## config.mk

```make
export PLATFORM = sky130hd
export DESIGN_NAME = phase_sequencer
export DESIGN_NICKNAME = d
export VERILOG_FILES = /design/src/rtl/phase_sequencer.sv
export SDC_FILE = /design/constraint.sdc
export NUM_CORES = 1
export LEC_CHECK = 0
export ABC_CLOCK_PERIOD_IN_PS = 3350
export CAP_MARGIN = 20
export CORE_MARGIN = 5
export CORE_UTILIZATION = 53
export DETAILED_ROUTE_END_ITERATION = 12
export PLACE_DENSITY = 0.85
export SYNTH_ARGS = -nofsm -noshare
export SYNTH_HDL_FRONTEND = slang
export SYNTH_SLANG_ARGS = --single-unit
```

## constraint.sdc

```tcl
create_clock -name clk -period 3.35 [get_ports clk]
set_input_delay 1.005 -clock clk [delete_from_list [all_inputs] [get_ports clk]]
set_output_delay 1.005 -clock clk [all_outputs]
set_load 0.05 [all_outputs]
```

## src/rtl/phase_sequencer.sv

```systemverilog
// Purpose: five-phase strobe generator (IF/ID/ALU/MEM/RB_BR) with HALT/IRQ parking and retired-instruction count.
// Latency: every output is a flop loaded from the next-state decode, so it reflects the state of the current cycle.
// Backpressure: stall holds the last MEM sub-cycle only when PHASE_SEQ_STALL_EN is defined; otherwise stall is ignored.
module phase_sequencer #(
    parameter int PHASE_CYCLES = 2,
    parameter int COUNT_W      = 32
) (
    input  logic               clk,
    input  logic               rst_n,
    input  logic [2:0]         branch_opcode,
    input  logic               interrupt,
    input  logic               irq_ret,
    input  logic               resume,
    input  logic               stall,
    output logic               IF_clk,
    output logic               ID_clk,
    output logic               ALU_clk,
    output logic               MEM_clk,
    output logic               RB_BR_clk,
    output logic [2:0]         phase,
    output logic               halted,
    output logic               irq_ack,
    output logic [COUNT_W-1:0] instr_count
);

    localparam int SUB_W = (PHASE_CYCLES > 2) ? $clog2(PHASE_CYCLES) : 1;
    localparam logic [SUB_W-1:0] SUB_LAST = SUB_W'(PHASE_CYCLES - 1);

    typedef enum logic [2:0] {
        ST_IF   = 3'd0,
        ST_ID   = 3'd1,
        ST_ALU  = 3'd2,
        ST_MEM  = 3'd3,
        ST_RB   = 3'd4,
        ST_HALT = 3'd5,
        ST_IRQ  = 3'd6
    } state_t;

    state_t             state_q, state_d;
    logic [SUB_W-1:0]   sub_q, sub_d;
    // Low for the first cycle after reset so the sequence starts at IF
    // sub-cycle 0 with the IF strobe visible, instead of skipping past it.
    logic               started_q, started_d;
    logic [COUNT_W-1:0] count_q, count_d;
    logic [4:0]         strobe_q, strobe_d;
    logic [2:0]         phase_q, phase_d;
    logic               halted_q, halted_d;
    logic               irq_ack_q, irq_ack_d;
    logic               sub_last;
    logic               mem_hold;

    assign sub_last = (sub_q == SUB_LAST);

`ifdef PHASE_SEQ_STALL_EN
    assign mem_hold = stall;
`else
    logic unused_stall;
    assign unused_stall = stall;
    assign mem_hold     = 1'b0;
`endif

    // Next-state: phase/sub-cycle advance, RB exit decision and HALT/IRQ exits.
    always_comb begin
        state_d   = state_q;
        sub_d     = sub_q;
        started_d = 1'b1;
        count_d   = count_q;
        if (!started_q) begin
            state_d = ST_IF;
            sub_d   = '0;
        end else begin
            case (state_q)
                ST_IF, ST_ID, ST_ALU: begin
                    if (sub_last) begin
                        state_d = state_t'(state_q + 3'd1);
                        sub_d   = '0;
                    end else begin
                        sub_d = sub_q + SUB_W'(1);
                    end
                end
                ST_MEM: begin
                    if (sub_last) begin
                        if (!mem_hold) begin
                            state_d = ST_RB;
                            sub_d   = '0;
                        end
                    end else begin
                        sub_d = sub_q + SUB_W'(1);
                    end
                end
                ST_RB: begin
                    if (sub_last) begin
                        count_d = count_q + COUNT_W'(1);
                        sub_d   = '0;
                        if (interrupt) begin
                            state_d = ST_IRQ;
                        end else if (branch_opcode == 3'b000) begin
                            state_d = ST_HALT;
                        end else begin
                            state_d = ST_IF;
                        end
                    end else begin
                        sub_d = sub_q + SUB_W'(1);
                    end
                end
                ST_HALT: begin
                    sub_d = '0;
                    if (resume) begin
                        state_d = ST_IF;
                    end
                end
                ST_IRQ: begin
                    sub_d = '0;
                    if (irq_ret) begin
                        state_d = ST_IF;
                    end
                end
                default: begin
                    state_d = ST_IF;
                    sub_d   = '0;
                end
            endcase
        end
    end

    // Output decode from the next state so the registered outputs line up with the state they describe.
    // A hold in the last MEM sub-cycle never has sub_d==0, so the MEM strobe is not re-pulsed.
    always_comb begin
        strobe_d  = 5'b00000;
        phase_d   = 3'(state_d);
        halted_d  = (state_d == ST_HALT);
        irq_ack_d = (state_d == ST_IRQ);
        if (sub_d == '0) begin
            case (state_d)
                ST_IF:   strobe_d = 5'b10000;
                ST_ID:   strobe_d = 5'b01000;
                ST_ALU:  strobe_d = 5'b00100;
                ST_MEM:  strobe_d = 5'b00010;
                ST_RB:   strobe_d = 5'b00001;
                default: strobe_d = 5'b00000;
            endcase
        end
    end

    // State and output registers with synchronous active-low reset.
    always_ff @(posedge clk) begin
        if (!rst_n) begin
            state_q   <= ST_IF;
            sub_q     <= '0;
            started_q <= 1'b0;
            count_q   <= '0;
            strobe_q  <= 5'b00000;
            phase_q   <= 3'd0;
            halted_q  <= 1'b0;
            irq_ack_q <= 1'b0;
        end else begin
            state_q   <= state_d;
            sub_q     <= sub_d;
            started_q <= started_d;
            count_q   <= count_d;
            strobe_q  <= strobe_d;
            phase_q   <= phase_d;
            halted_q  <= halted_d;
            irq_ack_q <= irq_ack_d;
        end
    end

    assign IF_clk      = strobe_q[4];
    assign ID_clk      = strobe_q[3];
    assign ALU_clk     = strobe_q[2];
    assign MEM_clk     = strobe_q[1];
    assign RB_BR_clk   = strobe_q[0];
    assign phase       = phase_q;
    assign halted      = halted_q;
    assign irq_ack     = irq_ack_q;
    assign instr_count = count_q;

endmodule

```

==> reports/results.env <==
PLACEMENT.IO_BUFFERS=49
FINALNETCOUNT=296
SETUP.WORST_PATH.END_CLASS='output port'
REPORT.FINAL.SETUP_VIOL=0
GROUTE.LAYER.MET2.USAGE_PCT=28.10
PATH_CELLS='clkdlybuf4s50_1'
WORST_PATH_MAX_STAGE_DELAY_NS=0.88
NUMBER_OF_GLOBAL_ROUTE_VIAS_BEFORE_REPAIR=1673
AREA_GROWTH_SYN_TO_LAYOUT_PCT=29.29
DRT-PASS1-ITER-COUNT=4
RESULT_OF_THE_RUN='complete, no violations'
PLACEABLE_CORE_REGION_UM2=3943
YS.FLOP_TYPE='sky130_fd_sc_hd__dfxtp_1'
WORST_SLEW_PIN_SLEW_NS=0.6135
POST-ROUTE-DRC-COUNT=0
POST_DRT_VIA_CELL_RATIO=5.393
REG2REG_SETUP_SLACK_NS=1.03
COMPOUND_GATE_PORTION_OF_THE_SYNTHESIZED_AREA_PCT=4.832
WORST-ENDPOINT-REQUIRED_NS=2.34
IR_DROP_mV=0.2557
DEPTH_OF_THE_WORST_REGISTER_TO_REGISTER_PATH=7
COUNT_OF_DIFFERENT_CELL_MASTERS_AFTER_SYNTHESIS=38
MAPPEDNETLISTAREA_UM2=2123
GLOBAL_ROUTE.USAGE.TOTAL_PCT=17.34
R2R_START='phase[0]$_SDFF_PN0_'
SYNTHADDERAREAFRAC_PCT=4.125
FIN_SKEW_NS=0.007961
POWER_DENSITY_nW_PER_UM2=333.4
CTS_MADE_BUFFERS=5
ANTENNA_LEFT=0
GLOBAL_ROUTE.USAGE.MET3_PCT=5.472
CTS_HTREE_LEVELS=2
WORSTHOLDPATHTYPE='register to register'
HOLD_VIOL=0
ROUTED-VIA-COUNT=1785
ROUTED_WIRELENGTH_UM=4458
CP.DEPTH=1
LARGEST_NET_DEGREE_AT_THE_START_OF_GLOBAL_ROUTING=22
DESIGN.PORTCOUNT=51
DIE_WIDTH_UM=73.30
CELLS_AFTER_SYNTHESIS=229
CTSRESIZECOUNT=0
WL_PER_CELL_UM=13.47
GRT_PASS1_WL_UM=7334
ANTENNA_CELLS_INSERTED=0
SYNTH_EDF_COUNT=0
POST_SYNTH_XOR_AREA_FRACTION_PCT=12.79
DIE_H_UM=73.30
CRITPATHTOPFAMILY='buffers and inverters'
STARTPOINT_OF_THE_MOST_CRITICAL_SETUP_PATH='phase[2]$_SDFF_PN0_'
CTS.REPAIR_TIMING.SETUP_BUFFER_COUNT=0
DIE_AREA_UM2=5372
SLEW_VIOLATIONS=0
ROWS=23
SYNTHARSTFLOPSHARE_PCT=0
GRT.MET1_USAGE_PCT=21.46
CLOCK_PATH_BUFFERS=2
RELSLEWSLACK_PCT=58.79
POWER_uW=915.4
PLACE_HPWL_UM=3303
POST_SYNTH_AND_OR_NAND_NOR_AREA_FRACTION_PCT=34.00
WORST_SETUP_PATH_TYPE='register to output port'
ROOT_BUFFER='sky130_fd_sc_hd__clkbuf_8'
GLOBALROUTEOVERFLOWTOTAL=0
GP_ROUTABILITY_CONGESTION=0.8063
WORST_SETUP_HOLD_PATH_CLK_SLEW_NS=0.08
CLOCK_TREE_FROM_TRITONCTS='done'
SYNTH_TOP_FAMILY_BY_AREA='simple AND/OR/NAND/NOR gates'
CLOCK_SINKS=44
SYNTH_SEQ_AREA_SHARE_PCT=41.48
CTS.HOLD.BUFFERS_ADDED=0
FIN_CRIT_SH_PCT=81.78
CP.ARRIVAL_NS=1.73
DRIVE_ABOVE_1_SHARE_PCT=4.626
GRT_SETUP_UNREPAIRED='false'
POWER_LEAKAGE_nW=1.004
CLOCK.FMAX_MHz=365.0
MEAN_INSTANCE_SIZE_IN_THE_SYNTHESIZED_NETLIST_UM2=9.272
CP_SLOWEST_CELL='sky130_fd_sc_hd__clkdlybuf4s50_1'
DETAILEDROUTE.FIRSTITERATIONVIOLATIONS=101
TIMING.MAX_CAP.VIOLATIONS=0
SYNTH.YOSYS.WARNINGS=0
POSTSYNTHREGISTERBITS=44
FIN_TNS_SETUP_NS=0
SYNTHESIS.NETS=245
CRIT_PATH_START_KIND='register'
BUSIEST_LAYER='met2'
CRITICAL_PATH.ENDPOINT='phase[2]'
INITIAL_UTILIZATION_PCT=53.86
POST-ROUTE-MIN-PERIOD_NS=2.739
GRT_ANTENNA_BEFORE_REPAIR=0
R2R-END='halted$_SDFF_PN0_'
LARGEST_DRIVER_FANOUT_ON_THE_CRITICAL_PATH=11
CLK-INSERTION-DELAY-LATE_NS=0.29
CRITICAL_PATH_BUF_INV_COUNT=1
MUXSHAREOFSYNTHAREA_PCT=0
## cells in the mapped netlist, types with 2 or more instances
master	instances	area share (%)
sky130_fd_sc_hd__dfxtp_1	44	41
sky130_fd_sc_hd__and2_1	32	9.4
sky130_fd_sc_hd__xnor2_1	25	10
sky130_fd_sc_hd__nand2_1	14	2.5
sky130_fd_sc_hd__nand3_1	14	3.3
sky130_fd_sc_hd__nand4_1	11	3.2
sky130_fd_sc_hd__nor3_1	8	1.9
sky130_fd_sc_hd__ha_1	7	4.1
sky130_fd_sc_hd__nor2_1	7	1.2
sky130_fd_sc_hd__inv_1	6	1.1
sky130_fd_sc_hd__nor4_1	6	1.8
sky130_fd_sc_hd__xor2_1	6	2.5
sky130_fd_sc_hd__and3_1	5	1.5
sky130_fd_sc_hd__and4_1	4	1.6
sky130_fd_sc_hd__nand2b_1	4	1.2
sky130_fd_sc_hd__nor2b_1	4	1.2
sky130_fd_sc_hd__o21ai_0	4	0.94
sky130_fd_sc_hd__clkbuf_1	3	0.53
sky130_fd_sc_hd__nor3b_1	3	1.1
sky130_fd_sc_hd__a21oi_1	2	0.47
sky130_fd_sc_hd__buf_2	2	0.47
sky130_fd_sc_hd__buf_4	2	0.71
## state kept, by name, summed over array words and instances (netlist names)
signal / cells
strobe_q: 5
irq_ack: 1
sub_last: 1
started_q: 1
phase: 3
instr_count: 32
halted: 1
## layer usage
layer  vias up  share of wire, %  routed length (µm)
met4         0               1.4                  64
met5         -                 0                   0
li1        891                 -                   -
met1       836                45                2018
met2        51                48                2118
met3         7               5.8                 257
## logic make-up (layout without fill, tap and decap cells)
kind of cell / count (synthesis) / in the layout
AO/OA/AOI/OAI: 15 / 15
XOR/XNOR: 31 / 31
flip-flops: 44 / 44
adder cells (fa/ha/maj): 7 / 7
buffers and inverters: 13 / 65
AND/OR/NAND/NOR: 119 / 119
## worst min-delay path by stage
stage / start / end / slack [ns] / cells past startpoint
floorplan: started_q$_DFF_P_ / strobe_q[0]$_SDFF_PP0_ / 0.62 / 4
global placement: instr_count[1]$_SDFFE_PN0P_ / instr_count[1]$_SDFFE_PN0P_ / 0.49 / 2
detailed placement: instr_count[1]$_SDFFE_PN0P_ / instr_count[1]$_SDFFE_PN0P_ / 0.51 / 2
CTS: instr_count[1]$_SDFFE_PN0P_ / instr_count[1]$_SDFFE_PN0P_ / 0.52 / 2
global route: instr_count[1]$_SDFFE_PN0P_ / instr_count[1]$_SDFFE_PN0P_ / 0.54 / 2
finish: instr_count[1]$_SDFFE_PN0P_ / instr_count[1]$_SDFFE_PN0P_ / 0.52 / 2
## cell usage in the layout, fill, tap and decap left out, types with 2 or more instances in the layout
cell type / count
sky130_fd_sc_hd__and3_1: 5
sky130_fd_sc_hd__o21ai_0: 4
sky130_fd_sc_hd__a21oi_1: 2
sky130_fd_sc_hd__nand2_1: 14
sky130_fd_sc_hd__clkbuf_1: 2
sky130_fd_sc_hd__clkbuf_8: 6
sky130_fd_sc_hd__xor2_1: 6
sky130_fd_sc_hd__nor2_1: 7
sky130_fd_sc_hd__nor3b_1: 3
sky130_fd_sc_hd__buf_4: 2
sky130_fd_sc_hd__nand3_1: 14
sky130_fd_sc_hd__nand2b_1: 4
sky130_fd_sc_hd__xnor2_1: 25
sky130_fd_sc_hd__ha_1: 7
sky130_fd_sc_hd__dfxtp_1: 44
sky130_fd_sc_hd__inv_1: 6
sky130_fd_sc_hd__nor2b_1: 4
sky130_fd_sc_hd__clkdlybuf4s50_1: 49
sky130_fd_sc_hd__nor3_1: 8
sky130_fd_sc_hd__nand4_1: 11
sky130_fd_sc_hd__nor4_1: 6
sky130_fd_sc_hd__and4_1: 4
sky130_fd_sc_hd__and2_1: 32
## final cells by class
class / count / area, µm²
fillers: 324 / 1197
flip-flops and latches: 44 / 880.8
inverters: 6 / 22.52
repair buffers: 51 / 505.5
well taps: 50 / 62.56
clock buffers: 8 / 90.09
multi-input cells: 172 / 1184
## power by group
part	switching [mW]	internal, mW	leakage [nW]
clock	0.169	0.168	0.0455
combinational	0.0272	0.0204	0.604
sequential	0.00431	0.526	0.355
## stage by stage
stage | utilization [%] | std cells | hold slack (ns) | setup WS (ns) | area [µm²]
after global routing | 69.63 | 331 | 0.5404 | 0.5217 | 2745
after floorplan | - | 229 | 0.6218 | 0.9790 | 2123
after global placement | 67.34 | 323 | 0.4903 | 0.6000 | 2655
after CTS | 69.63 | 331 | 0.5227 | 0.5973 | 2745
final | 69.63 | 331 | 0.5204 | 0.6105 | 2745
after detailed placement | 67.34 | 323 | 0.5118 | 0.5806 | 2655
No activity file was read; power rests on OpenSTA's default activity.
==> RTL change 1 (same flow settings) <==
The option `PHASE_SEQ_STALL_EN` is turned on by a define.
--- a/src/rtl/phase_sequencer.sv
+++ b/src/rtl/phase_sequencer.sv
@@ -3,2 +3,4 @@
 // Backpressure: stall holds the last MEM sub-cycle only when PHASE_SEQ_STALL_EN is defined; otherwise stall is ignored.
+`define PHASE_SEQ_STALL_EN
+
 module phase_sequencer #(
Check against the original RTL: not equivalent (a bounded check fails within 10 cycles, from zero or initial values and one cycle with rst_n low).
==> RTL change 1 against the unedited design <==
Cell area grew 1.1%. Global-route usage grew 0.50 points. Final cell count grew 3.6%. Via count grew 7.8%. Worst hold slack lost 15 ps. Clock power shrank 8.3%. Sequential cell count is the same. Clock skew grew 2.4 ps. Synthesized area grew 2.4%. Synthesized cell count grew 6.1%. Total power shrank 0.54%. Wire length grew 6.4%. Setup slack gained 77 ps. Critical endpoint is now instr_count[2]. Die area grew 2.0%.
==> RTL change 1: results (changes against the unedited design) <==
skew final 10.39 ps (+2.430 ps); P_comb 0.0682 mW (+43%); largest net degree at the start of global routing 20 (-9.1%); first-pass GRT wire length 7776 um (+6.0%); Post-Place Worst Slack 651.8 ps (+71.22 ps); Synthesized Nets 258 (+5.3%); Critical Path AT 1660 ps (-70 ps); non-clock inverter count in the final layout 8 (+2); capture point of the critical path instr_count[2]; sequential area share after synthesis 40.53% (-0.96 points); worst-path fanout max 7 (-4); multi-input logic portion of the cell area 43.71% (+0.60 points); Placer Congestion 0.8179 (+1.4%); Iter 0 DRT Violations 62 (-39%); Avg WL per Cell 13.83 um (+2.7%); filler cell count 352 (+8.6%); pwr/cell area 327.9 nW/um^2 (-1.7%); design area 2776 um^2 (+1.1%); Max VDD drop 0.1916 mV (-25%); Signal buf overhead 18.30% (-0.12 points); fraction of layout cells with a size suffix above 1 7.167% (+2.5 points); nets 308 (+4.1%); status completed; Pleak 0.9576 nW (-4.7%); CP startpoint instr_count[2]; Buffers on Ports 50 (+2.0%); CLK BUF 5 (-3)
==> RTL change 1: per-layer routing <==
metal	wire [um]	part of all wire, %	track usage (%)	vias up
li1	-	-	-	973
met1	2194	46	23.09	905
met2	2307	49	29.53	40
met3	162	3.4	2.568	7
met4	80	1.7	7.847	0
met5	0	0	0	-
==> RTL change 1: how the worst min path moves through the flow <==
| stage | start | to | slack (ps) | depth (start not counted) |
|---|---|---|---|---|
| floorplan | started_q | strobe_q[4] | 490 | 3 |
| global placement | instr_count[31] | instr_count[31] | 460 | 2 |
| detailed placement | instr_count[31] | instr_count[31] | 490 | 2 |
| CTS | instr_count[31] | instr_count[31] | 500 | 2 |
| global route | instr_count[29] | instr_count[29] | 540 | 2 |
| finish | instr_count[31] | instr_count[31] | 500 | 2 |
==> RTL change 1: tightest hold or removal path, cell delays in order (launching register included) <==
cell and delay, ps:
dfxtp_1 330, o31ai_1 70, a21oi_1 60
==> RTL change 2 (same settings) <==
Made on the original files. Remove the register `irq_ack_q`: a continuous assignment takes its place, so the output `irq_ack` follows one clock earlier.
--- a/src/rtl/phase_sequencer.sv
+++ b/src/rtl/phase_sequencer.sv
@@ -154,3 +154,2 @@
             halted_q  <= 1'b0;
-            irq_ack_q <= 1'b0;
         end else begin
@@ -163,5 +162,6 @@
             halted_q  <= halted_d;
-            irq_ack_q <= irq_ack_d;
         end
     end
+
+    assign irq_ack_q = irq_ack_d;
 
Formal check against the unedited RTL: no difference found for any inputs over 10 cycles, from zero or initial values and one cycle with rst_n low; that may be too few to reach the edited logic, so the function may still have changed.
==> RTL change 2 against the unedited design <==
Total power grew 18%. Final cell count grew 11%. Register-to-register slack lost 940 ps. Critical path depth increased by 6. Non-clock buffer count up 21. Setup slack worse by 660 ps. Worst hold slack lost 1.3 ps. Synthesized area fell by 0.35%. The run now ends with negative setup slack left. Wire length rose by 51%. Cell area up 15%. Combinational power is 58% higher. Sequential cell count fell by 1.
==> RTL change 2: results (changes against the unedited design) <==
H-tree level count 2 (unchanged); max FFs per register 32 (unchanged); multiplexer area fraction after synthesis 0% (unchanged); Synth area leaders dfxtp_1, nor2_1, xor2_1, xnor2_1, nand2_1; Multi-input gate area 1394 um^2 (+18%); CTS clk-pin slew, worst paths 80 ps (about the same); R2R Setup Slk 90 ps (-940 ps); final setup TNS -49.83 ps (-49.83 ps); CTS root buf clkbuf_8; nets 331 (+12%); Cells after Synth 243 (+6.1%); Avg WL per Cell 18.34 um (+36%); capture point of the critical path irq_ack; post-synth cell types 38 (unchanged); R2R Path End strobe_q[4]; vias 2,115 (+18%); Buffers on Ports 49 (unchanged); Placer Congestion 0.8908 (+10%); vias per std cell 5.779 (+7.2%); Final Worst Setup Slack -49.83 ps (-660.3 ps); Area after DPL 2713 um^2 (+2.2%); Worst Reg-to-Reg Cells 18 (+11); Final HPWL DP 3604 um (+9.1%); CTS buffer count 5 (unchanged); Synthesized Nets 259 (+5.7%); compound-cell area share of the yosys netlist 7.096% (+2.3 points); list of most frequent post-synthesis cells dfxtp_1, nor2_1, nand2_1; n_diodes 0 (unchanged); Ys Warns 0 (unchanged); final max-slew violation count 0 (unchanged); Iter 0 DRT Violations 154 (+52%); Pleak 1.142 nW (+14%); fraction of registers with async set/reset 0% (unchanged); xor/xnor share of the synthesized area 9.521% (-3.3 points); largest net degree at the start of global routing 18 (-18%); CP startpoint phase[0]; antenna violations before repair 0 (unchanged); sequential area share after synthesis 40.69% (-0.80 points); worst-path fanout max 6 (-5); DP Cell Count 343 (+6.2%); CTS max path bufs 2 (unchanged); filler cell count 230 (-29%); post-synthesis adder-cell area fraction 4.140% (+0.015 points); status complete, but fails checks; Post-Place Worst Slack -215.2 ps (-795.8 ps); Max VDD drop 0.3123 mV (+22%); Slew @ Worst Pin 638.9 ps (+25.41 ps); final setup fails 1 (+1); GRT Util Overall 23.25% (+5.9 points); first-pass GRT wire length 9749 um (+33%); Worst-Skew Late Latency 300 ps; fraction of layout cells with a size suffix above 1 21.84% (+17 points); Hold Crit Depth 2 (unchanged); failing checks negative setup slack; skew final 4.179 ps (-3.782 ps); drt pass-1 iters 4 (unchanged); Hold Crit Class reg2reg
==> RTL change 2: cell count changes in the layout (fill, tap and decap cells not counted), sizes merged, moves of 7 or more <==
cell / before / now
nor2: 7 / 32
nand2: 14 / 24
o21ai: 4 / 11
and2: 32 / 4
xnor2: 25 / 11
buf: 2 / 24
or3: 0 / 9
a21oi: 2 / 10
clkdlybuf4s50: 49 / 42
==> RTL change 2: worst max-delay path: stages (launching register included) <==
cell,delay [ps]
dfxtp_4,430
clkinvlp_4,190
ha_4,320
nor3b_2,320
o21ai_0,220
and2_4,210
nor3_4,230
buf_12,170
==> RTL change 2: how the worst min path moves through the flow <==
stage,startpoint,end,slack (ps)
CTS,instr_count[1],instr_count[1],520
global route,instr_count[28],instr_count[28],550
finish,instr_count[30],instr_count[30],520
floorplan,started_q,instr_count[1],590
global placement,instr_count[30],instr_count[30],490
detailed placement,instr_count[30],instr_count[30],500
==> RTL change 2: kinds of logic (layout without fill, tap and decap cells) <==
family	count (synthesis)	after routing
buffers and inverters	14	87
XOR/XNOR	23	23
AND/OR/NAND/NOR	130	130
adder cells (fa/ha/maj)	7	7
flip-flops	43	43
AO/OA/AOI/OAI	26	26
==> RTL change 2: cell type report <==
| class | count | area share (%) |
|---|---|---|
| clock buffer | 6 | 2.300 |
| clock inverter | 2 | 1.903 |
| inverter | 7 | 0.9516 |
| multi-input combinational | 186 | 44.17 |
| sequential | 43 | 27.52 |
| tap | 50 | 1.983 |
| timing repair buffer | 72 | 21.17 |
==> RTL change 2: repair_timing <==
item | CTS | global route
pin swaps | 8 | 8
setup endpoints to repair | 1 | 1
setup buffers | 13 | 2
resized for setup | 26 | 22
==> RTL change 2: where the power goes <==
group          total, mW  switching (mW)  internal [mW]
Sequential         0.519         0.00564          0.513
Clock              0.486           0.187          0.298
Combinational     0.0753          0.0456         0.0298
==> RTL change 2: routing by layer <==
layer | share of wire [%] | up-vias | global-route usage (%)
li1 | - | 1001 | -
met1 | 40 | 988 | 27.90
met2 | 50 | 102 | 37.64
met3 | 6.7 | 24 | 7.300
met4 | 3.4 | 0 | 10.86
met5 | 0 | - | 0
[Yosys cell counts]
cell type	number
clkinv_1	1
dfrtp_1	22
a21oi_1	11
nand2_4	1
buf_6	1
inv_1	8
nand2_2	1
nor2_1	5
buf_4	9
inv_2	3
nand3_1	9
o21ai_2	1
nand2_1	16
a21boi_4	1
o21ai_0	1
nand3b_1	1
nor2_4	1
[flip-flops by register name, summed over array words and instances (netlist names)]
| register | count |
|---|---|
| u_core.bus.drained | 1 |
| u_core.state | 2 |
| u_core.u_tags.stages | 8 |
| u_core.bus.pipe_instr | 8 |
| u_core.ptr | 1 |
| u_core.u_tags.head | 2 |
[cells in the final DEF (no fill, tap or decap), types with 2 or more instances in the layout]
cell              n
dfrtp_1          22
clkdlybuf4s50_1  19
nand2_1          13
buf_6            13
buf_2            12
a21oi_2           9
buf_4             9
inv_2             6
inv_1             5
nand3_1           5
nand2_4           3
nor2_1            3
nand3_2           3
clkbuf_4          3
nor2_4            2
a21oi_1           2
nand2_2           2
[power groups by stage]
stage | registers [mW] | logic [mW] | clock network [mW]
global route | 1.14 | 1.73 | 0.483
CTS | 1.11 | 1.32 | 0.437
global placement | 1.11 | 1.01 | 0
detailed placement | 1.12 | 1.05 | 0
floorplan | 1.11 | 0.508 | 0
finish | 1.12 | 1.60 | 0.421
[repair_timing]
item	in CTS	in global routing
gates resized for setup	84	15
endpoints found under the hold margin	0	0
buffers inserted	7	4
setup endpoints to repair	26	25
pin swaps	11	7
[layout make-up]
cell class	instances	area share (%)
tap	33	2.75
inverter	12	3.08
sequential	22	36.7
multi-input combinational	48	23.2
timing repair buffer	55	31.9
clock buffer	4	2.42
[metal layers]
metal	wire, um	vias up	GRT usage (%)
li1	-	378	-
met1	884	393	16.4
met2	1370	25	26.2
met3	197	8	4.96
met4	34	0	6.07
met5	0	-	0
◆ ◆ ◆ ◆ ◆
§ **What you have to do**
Check every line of the data, and copy the ones that contain "summed".

§ **Your solution**
## state kept, by name, summed over array words and instances (netlist names)
[flip-flops by register name, summed over array words and instances (netlist names)]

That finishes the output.